Reeves moved toward a stack of crates near the wall. Something metallic caught his eye.

"Sir… here."

Blake knelt and reached under the crate. A small, cold object met his fingers.

A key. Old. Worn. Marked with a number.

"Bag it," Blake said, handing it to Reeves. "No one loses a key in a place like this unless they're rushing. Or panicking."

Reeves sealed it away. "Sir… her home is just above the bay. Vale Residency. Her husband keeps a greenhouse behind it. And from here—"

He pointed through the cracked hatch, toward the fog-blurred outline of the town.

"You can even see the Anchor Inn from here."
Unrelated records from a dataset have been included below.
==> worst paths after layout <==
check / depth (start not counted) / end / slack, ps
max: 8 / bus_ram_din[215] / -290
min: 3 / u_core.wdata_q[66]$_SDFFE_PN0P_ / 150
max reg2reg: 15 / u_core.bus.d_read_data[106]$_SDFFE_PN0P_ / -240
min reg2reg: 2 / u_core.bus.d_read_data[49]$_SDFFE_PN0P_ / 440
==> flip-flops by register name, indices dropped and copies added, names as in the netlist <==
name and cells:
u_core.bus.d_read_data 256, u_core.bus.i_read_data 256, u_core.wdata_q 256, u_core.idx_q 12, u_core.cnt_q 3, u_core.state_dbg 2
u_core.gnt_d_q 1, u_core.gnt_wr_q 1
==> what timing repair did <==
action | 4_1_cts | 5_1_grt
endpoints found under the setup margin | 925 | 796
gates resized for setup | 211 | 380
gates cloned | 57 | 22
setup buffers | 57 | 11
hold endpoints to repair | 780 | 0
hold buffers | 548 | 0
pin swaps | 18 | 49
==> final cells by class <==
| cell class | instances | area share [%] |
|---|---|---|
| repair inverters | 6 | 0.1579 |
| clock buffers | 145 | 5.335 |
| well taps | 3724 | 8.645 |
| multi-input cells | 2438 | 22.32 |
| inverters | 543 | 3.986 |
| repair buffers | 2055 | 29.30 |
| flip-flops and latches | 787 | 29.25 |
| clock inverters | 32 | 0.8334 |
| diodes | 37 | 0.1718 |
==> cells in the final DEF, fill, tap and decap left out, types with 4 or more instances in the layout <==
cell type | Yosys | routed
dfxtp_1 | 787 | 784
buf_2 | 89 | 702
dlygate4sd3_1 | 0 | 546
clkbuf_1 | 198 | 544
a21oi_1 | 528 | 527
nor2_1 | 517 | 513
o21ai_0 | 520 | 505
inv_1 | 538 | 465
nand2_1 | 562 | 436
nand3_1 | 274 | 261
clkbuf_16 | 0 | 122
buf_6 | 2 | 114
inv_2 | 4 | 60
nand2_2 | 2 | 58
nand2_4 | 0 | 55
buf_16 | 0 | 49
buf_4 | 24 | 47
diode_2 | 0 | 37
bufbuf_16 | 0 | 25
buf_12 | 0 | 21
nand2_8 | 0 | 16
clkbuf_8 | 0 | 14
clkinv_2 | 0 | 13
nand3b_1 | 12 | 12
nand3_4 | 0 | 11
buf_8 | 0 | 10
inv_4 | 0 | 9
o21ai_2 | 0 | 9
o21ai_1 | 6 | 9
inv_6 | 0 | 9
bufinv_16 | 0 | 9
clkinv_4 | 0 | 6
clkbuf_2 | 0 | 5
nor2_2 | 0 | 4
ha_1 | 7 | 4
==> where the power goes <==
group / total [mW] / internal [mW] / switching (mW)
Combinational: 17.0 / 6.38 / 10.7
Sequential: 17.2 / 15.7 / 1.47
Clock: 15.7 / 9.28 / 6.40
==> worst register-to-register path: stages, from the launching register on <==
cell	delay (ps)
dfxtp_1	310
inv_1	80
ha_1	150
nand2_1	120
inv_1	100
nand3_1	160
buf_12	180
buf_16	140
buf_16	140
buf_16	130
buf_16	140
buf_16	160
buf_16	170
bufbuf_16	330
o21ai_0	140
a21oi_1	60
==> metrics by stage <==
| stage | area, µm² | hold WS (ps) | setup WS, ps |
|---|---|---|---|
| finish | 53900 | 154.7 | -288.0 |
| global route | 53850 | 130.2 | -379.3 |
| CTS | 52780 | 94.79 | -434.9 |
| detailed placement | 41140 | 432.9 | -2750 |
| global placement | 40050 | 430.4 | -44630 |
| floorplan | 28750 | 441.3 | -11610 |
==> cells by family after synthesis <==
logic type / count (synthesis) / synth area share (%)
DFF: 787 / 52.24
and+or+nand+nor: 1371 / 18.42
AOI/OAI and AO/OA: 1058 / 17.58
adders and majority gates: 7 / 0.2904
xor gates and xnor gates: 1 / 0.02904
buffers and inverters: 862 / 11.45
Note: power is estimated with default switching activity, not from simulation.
File: src/rtl/aes_pkg.sv
// rtl/aes_pkg.sv - AES constants, S-box lookup and shared types
package aes_pkg;

  localparam int NUM_ROUNDS_128 = 10;

  typedef logic [31:0]  word_t;
  typedef logic [127:0] block_t;

  typedef enum logic [1:0] {
    ST_IDLE   = 2'd0,
    ST_EXPAND = 2'd1,
    ST_DONE   = 2'd2
  } ks_state_t;

  // Entry 0 is unused; round r of the schedule uses RCON[r].
  localparam logic [0:10][7:0] RCON = {
    8'h00, 8'h01, 8'h02, 8'h04, 8'h08, 8'h10,
    8'h20, 8'h40, 8'h80, 8'h1b, 8'h36
  };

  localparam logic [0:255][7:0] SBOX = {
    128'h637c777bf26b6fc53001672bfed7ab76,
    128'hca82c97dfa5947f0add4a2af9ca472c0,
    128'hb7fd9326363ff7cc34a5e5f171d83115,
    128'h04c723c31896059a071280e2eb27b275,
    128'h09832c1a1b6e5aa0523bd6b329e32f84,
    128'h53d100ed20fcb15b6acbbe394a4c58cf,
    128'hd0efaafb434d338545f9027f503c9fa8,
    128'h51a3408f929d38f5bcb6da2110fff3d2,
    128'hcd0c13ec5f974417c4a77e3d645d1973,
    128'h60814fdc222a908846eeb814de5e0bdb,
    128'he0323a0a4906245cc2d3ac629195e479,
    128'he7c8376d8dd54ea96c56f4ea657aae08,
    128'hba78252e1ca6b4c6e8dd741f4bbd8b8a,
    128'h703eb5664803f60e613557b986c11d9e,
    128'he1f8981169d98e949b1e87e9ce5528df,
    128'h8ca1890dbfe6426841992d0fb054bb16
  };

  function automatic logic [7:0] sbox(input logic [7:0] b);
    return SBOX[b];
  endfunction

endpackage
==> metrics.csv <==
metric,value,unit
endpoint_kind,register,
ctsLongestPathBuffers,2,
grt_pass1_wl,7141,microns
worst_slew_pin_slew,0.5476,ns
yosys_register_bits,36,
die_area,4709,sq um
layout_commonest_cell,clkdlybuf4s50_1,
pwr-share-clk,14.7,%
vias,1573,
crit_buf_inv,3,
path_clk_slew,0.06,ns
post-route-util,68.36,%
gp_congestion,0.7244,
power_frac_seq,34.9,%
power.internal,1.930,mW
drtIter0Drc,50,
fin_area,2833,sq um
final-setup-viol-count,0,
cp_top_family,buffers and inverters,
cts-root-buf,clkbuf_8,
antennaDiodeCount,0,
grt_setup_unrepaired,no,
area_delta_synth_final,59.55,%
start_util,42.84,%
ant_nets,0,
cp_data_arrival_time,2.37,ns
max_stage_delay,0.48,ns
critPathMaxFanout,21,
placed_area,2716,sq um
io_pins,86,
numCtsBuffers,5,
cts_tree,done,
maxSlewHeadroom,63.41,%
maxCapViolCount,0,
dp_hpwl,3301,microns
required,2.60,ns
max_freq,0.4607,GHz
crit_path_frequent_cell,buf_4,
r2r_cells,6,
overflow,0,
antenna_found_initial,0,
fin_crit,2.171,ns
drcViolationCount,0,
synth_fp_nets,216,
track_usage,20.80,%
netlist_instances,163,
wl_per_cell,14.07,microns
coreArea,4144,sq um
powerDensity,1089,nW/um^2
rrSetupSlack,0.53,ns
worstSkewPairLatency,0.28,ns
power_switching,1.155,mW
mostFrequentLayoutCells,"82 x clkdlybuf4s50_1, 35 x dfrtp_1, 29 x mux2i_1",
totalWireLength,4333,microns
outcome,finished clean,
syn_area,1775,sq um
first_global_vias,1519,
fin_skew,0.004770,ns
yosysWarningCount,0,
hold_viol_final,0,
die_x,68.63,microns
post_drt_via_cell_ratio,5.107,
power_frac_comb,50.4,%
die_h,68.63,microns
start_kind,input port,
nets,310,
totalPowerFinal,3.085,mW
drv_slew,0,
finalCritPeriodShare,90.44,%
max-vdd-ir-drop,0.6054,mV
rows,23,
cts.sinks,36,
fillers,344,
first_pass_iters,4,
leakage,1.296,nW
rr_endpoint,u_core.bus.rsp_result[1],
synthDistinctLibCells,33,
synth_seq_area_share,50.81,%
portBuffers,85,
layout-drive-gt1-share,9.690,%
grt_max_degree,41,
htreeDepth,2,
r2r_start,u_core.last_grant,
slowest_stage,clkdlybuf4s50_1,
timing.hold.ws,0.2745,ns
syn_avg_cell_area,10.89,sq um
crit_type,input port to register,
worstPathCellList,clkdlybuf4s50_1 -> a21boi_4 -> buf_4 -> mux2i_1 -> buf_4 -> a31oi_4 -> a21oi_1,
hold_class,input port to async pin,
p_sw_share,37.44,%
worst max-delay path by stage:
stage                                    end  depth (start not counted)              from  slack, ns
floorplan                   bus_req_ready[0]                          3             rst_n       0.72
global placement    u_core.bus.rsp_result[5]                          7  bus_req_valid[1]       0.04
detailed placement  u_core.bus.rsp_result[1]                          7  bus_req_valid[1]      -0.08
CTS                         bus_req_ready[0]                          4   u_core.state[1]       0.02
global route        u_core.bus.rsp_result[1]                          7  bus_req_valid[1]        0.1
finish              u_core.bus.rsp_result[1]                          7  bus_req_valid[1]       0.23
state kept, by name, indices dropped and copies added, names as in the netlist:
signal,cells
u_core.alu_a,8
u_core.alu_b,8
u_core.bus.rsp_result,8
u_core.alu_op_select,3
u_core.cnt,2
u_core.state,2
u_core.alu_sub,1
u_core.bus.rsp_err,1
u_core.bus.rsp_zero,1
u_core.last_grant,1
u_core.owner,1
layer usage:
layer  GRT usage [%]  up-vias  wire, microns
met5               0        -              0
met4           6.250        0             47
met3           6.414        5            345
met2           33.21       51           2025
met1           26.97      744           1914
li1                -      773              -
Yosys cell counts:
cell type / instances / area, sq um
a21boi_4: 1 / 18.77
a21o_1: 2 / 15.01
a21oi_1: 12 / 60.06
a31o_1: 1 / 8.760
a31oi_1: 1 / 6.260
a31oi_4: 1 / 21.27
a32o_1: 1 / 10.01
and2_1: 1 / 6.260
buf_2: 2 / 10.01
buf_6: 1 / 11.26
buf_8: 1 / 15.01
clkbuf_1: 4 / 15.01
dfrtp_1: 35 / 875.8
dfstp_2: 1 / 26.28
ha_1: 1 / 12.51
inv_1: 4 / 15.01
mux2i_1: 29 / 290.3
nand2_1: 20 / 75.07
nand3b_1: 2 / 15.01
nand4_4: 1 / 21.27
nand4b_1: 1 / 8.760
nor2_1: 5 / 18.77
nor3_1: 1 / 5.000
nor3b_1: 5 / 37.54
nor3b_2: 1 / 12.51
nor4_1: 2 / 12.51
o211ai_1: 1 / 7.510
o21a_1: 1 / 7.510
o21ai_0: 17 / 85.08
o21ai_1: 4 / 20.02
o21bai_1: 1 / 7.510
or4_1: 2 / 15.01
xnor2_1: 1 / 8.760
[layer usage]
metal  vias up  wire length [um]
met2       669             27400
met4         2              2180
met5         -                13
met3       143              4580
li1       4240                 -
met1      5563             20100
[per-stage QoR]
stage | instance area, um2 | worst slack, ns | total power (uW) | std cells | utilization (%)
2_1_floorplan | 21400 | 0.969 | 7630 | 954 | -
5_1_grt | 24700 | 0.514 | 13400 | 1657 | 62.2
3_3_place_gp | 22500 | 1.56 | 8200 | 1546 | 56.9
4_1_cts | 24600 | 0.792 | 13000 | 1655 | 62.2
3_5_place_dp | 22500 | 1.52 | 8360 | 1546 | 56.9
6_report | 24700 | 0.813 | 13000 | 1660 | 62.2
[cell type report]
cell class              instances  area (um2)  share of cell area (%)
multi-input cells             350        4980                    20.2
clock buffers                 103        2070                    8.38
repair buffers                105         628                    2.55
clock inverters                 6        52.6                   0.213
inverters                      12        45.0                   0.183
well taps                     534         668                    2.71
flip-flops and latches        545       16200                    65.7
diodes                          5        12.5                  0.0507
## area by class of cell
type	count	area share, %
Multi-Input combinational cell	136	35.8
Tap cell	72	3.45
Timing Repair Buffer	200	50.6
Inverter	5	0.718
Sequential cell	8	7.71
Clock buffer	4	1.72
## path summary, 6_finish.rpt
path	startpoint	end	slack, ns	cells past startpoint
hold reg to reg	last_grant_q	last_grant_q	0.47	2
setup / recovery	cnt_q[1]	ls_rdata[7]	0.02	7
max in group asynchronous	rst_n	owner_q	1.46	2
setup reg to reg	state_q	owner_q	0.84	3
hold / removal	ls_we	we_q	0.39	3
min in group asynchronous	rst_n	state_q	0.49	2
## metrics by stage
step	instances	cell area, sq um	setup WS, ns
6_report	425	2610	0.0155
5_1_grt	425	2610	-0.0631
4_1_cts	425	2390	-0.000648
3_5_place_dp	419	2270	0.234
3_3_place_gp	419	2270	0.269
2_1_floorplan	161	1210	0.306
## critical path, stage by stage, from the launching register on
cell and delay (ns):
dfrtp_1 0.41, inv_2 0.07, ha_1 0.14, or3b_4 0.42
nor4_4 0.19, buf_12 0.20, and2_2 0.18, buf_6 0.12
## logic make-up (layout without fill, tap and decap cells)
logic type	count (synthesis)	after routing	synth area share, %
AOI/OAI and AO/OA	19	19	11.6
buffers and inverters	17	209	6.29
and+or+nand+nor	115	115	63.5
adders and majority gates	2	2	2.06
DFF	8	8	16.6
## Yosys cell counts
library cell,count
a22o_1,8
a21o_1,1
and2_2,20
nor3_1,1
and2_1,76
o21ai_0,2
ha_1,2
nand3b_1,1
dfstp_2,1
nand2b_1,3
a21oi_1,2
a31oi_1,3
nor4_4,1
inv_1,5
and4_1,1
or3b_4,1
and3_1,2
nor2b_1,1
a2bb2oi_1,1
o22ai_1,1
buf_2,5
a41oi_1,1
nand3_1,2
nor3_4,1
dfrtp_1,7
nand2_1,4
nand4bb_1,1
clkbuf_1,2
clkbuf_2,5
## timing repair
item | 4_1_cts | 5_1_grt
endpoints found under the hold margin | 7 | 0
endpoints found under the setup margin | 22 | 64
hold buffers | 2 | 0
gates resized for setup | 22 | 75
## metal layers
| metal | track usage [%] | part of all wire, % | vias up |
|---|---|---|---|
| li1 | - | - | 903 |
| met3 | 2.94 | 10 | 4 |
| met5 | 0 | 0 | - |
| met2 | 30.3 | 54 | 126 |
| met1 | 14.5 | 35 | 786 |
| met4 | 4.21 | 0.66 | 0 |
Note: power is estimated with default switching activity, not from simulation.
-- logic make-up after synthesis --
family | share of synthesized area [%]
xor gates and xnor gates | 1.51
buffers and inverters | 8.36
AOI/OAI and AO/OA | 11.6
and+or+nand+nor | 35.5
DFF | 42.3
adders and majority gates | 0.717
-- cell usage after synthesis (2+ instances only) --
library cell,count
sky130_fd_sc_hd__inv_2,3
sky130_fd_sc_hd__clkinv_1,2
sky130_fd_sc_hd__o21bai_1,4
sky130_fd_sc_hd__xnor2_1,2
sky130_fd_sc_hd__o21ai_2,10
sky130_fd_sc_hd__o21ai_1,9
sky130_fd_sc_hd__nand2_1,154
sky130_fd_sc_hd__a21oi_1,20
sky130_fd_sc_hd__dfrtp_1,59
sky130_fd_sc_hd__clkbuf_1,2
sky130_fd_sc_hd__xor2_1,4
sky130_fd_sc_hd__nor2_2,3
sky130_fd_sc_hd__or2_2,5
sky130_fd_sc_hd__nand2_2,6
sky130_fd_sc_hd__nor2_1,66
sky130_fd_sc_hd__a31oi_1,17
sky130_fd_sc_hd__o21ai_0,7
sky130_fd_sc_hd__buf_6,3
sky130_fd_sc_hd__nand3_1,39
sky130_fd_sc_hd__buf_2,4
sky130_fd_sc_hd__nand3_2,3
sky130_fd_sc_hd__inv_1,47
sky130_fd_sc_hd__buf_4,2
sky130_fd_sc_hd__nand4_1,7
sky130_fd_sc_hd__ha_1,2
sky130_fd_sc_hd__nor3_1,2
Blake stepped to the hatch and looked out. The fog wrapped the buildings below like shrouds, softening every edge.

"All the pieces are close," Blake murmured. "Too close."

He turned back into the room, scanning it one last time—the disturbed dust, the small blood trail, the faint almond scent clinging stubbornly to the cold metal.

The silence in the lighthouse felt heavy. Not the quiet of abandonment, but the quiet of something that didn't want to be heard.

Blake exhaled.

"Let's go," he said.

They began their descent, the metal stairs groaning beneath them.

As they moved downward, Blake's thoughts followed them like shadows.

He wondered—not for the first time—whether the silence in St. Ives was really silence…or simply the fear of sound.